ENTRIES SUPPLIED ::
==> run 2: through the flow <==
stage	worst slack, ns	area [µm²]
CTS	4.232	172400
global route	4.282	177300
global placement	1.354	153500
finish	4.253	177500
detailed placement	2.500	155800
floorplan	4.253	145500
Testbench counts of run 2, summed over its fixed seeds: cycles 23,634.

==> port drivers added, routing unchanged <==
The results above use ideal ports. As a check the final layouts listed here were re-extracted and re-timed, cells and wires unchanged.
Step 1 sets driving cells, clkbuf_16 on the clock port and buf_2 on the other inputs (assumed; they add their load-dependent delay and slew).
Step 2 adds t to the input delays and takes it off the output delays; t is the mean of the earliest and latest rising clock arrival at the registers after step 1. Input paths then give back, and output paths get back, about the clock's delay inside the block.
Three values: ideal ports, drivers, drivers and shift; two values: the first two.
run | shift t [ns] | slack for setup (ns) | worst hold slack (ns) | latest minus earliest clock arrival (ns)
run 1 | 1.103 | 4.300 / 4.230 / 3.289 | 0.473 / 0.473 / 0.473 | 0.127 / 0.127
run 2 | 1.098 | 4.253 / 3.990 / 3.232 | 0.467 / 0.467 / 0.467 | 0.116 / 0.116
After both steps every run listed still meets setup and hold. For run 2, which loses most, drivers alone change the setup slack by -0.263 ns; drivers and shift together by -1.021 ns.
Source: an optimization exercise on an open RTL-to-GDS flow (aim: small area, a short achievable clock period and few clock cycles). Production flows keep margins and buffers that such runs may drop.
Power is estimated from default activity; no workload was simulated.

==> flow/design.v (excerpt) <==
module word_pair_proximity_scanner (
    input  logic                          i_clk,
    input  logic                          i_rst_n,
    input  logic                          i_valid,
    output logic                          o_stall,
    input  logic [wpp_pkg::CH_W-1:0]      i_ch,
    input  logic                          i_is_final,
    output logic                          o_valid,
    input  logic                          i_stall,
    output logic                          o_found,
    output logic [wpp_pkg::DIST_W-1:0]    o_distance_x2,
    input  logic                          i_cfg_wr_en,
    input  logic [wpp_pkg::CFG_IDX_W-1:0] i_cfg_index,
    input  logic [wpp_pkg::CFG_W-1:0]     i_cfg_data
);
Size in the first run: ~1,100 cells after synthesis, roughly 220 flip-flops, roughly 100 I/O pins, about 12,000 um^2 of cells after synthesis.
Settings: LEC_CHECK=0, CAP_MARGIN=20, CORE_MARGIN=2, CORE_UTILIZATION=40, CTS_CLUSTER_DIAMETER=120, CTS_CLUSTER_SIZE=24, SLEW_MARGIN=20; clock period 11.0 ns.
standard.sh (not shown) runs the stock make flow with config.mk's settings and CLKGATE_MAP_FILE= SYNTH_SCRIPT=/design/flow/synth_recipe.tcl, a recipe that flattens the netlist after the stock synthesis.
==> flow/flow/run.sh <==
#!/bin/bash
# The standard layout, with plain buffers (buf_2) on the ports instead of the default
# port buffer cell, and timing repair asked to leave 7.8 ns of setup slack
# ORFS's own logs stay under orfs/logs; make's output goes to standard_make.log
set -euo pipefail
export BUFFER_PORTS_ARGS="-buffer_cell sky130_fd_sc_hd__buf_2"
export SETUP_SLACK_MARGIN=7.8
bash standard.sh > standard_make.log 2>&1
Next try:
==> flow/flow/run.sh (replaced) <==
#!/bin/bash
# The standard layout, with plain buffers (buf_2) on the ports instead of the default
# port buffer cell, and timing repair asked to leave 7.5 ns of setup slack
# ORFS's own logs stay under orfs/logs; make's output goes to standard_make.log
set -euo pipefail
export BUFFER_PORTS_ARGS="-buffer_cell sky130_fd_sc_hd__buf_2"
export SETUP_SLACK_MARGIN=7.5
bash standard.sh > standard_make.log 2>&1
The new run passed the timing, DRC and antenna checks. Wire length fell by about 4.5%. Final cell count shrinks by about 1.8%. Count of clock-buffer cells in the layout grows by 2.
No functional check of the RTL was part of any run of this note.


## run 1
word_pair_proximity_scanner, a different RTL version from the one above (not shown whole).
For scale: roughly 1,100 cells after synthesis, roughly 230 flip-flops, about 12,000 µm² of cells after synthesis.
Design word_pair_proximity_scanner, start of the top module:
module word_pair_proximity_scanner (
    input  logic                          i_clk,
    input  logic                          i_rst_n,
    input  logic                          i_valid,
    output logic                          o_stall,
    input  logic [wpp_pkg::CH_W-1:0]      i_ch,
    input  logic                          i_is_final,
    output logic                          o_valid,
    input  logic                          i_stall,
    output logic                          o_found,
    output logic [wpp_pkg::DIST_W-1:0]    o_distance_x2,
    input  logic                          i_cfg_wr_en,
    input  logic [wpp_pkg::CFG_IDX_W-1:0] i_cfg_index,
    input  logic [wpp_pkg::CFG_W-1:0]     i_cfg_data
);
    localparam int PW = 17;   
    localparam int MW = 18;   
    logic [63:0] r_w1, r_w2;
    logic        r_z1, r_z2;
    logic [3:0]  r_l1, r_l2;
    logic          r_pv;      
    logic          r_pfinal;  
    logic          r_pdelim;  
    logic          r_peq1;    
    logic          r_peq2;    
    logic          r_pe1;     
    logic          r_pe2;     
    logic [PW-1:0] r_pos;     
    logic [MW-1:0] r_mid;     
    logic [3:0]    r_len;     
    logic          r_m1, r_m2;
    logic          r_fin;     
    logic          r_new;     
    logic          r_any;     
    logic          r_last_t;  
    logic [MW-1:0] r_last_mid;
    logic          r_found;   
    logic [MW-1:0] r_best;    
    logic          r_out_valid;
    logic [3:0] cfg_en;
    always_comb begin
        for (int k = 0; k < 4; k++)
            cfg_en[k] = i_cfg_wr_en && i_cfg_index == 2'(k);
    end
    always_ff @(posedge i_clk) begin
        if (cfg_en[0]) r_w1 <= i_cfg_data;
        if (cfg_en[2]) r_w2 <= i_cfg_data;
    end
    always_ff @(posedge i_clk) begin
        if (!i_rst_n) begin
            r_z1 <= 1'b1;
            r_z2 <= 1'b1;
            r_l1 <= 4'd1;
            r_l2 <= 4'd1;
        end else begin
            if (cfg_en[0]) r_z1 <= 1'b0;
  ...
==> flow/config.mk <==
export PLATFORM = sky130hd
export DESIGN_NAME = word_pair_proximity_scanner
export DESIGN_NICKNAME = word_pair_proximity_scanner
export VERILOG_FILES = /design/flow/design.v
export SDC_FILE = /design/flow/constraint.sdc
export NUM_CORES = 4
export LEC_CHECK = 0
export CAP_MARGIN = 20
export CORE_MARGIN = 2
export CORE_UTILIZATION = 40
export CTS_CLUSTER_DIAMETER = 120
export CTS_CLUSTER_SIZE = 24
export PLACE_DENSITY = 0.7
export SLEW_MARGIN = 20
==> flow/constraint.sdc <==
create_clock -name core_clock -period 11.0 [get_ports {i_clk}]
set_input_delay 2.2000 -clock core_clock [delete_from_list [all_inputs] [get_ports {i_clk}]]
set_output_delay 2.2000 -clock core_clock [all_outputs]
set_load 0.01 [all_outputs]
==> flow/flow/run.sh <==
#!/bin/bash
# The standard layout, with plain buffers (buf_1) on the ports instead of the default
# port buffer cell, and timing repair asked to leave 7.8 ns of setup slack
# ORFS's own logs stay under orfs/logs; make's output goes to standard_make.log
set -euo pipefail
export BUFFER_PORTS_ARGS="-buffer_cell sky130_fd_sc_hd__buf_1"
export SETUP_SLACK_MARGIN=7.8
bash standard.sh > standard_make.log 2>&1
Run 1 finished every stage and its layout cleared the timing, DRC and antenna checks.
The inputs of run 2 differ from those of run 1 as listed below.
Settings: PLACE_DENSITY: 0.7 -> unset.
==> comparison <==
Run 2 reports a lower worst-case headroom to the max-slew limit than run 1 does.
Initial antenna violation count: run 2 vs run 1 down 1
Compared run 1 against run 2; number of instances on the worst hold path within noise.
For the met2 layer wire length in the routed design, run 2 came in about 4% higher than run 1 did.
Via density per instance: run 2 vs run 1 down 0.076
Run 2 packs its core more tightly than run 1.
Run 2 vs run 1 — maximum frequency dropped 2.4%.
Run 2 ends up with lower power than run 1 does.
Comparing run 2 and run 1, the lower fraction of area in registers was measured on run 2.
## Diff of input files: run 3 against run 2
==> flow/flow/run.sh <==
#!/bin/bash
# The standard layout, with plain buffers (buf_1) on the ports instead of the default
# port buffer cell, and timing repair asked to leave 7.5 ns of setup slack
# ORFS's own logs stay under orfs/logs; make's output goes to standard_make.log
set -euo pipefail
export BUFFER_PORTS_ARGS="-buffer_cell sky130_fd_sc_hd__buf_1"
export SETUP_SLACK_MARGIN=7.5
bash standard.sh > standard_make.log 2>&1
==> run notes <==
The final-layout clock-cell area share of run 3 and that of run 2 are within noise of each other. No stage failed in run 3, and the final checks on the layout all came back clean. Diff run 2 and run 3: fraction of layout cells with a size suffix above 1 higher in run 2. Against run 2 as the reference, run 3 delivers a lower global-route usage.
Modified inputs, run 4 compared to run 3
==> flow/flow/run.sh <==
#!/bin/bash
# The standard layout, with plain buffers (buf_2) on the ports instead of the default
# port buffer cell, and timing repair asked to leave 7.8 ns of setup slack
# ORFS's own logs stay under orfs/logs; make's output goes to standard_make.log
set -euo pipefail
export BUFFER_PORTS_ARGS="-buffer_cell sky130_fd_sc_hd__buf_2"
export SETUP_SLACK_MARGIN=7.8
bash standard.sh > standard_make.log 2>&1
Every stage of the flow completed for run 4, and the final layout passed the timing, DRC and antenna checks.
Routability-driven placement congestion ratio: run 4 vs run 3 up about 3.4%
Between run 3 and run 4, the flow reports final area increasing by a few percent.
Run 4: overall power of the completed layout 0.000023 W above run 3
Routing usage on met1 (higher): run 3
Compared to run 3, run 4 has required time at the endpoint of the critical path 0.06 ns lower.
The first-pass GRT wire length in run 4 sits about 4% above the value recorded for run 3.
Comparing run 4 and run 3, the lower ratio of routed vias to standard cells is on run 3.
Setup changes, run 4 to run 5
Settings: a deleted CTS_CLUSTER_SIZE that had been 24; a deleted CTS_CLUSTER_DIAMETER that had been 120.
==> flow/flow/run.sh <==
#!/bin/bash
# The standard layout, with plain buffers (buf_1) on the ports instead of the default
# port buffer cell, and timing repair asked to leave 7.8 ns of setup slack
# ORFS's own logs stay under orfs/logs; make's output goes to standard_make.log
set -euo pipefail
export BUFFER_PORTS_ARGS="-buffer_cell sky130_fd_sc_hd__buf_1"
export SETUP_SLACK_MARGIN=7.8
bash standard.sh > standard_make.log 2>&1
### Flow results
Run 4 finished all stages; the layout is clean.
Run 5 completed every stage of the flow, and the final layout passed the timing, DRC and antenna checks.
Going from run 4 to run 5, the shortest clock period the worst path allows after layout was found to have gone up by 0.068 ns.
Looking at timing endpoint of the critical path, the r_peq1 result is from run 4; the r_best[9] one comes from run 5.
In the reports for run 4 and run 5, the larger relative max-transition margin belongs to run 4.
From run 4 to run 5 the numbers moved as follows: global placement routability congestion moved down; sequential fraction of design power moved down; internal power of the cells moved up; fraction of power spent switching nets moved down.
Function was not checked in any run of this note: the RTL went through the layout flow alone.

## static timing again, ports no longer ideal
The flow's constraints put no driver on any port. The routed layouts listed below were extracted and timed again, unchanged, in two steps.
Step 1 (the two cells are an assumption about what drives the block):
set clk [get_ports {i_clk}]
set_driving_cell -lib_cell sky130_fd_sc_hd__clkbuf_16 $clk
set_driving_cell -lib_cell sky130_fd_sc_hd__buf_2 [delete_from_list [all_inputs] $clk]
Step 2 adds t to the input delays and takes it off the output delays; t is the mean of the earliest and latest rising clock arrival at the registers after step 1. Input paths then give back, and output paths get back, about the clock's delay inside the block.
Slacks: no drivers / after step 1 / after step 2; pairs: no drivers / after step 1.
run	t, ns	setup slack, ns	worst setup path at the end
the first run of note 1	0.537	7.668 / 7.668 / 7.332	input to register
the second run of note 1	0.544	7.484 / 7.484 / 7.230	input to register
run 1	0.537	7.536 / 7.536 / 7.268	input to register
run 2	0.528	7.450 / 7.450 / 7.338	input to register
run 3	0.520	7.385 / 7.385 / 7.199	input to register
run 4	0.532	7.523 / 7.523 / 7.435	input to register
run 5	0.587	7.454 / 7.454 / 7.326	input to register
After both steps every run listed still meets setup and hold. The setup slack of the first run of note 1, which loses most, moves by 0.000 ns with the drivers and by -0.336 ns with both steps.
This is an optimization exercise on Yosys and OpenROAD, whose aim is small area, a short achievable clock period and few clock cycles per item, not a production implementation. In this exercise RTL edits were held to simulation tests only and were not proved equivalent to the original.

## alpha
==> flow/design.v (excerpt) <==
module fc_layer_top (
    input  wire logic              clk,
    input  wire logic              rstn,
    input  wire logic              in_valid,
    input  wire logic [WORD_W-1:0] in_data,
    output logic                   out_valid,
    output logic      [WORD_W-1:0] out_data
);
export LEC_CHECK = 0
export CAP_MARGIN = 20
export CORE_MARGIN = 2
export CORE_UTILIZATION = 55
export CTS_BUF_LIST = sky130_fd_sc_hd__clkbuf_16
export CTS_CLUSTER_DIAMETER = 80
export CTS_CLUSTER_SIZE = 20
export PLACE_DENSITY = 0.6
export SETUP_SLACK_MARGIN = 5
export SLEW_MARGIN = 20
create_clock -name core_clock -period 9.0 [get_ports {clk}]
run.sh (not shown) runs the stock make flow with config.mk's settings and CLKGATE_MAP_FILE= SYNTH_SCRIPT=/design/flow/synth_recipe.tcl, a recipe that flattens the netlist after the stock synthesis.
Testbench counts of alpha, summed over its fixed seeds: cycles 4,992, frames 384.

EXERCISE :: Needed here are the exact lines from the start of the material through the line that contains "Step 1 sets", and no others.

TASK ANSWER ::
==> run 2: through the flow <==
stage	worst slack, ns	area [µm²]
CTS	4.232	172400
global route	4.282	177300
global placement	1.354	153500
finish	4.253	177500
detailed placement	2.500	155800
floorplan	4.253	145500
Testbench counts of run 2, summed over its fixed seeds: cycles 23,634.

==> port drivers added, routing unchanged <==
The results above use ideal ports. As a check the final layouts listed here were re-extracted and re-timed, cells and wires unchanged.
Step 1 sets driving cells, clkbuf_16 on the clock port and buf_2 on the other inputs (assumed; they add their load-dependent delay and slew).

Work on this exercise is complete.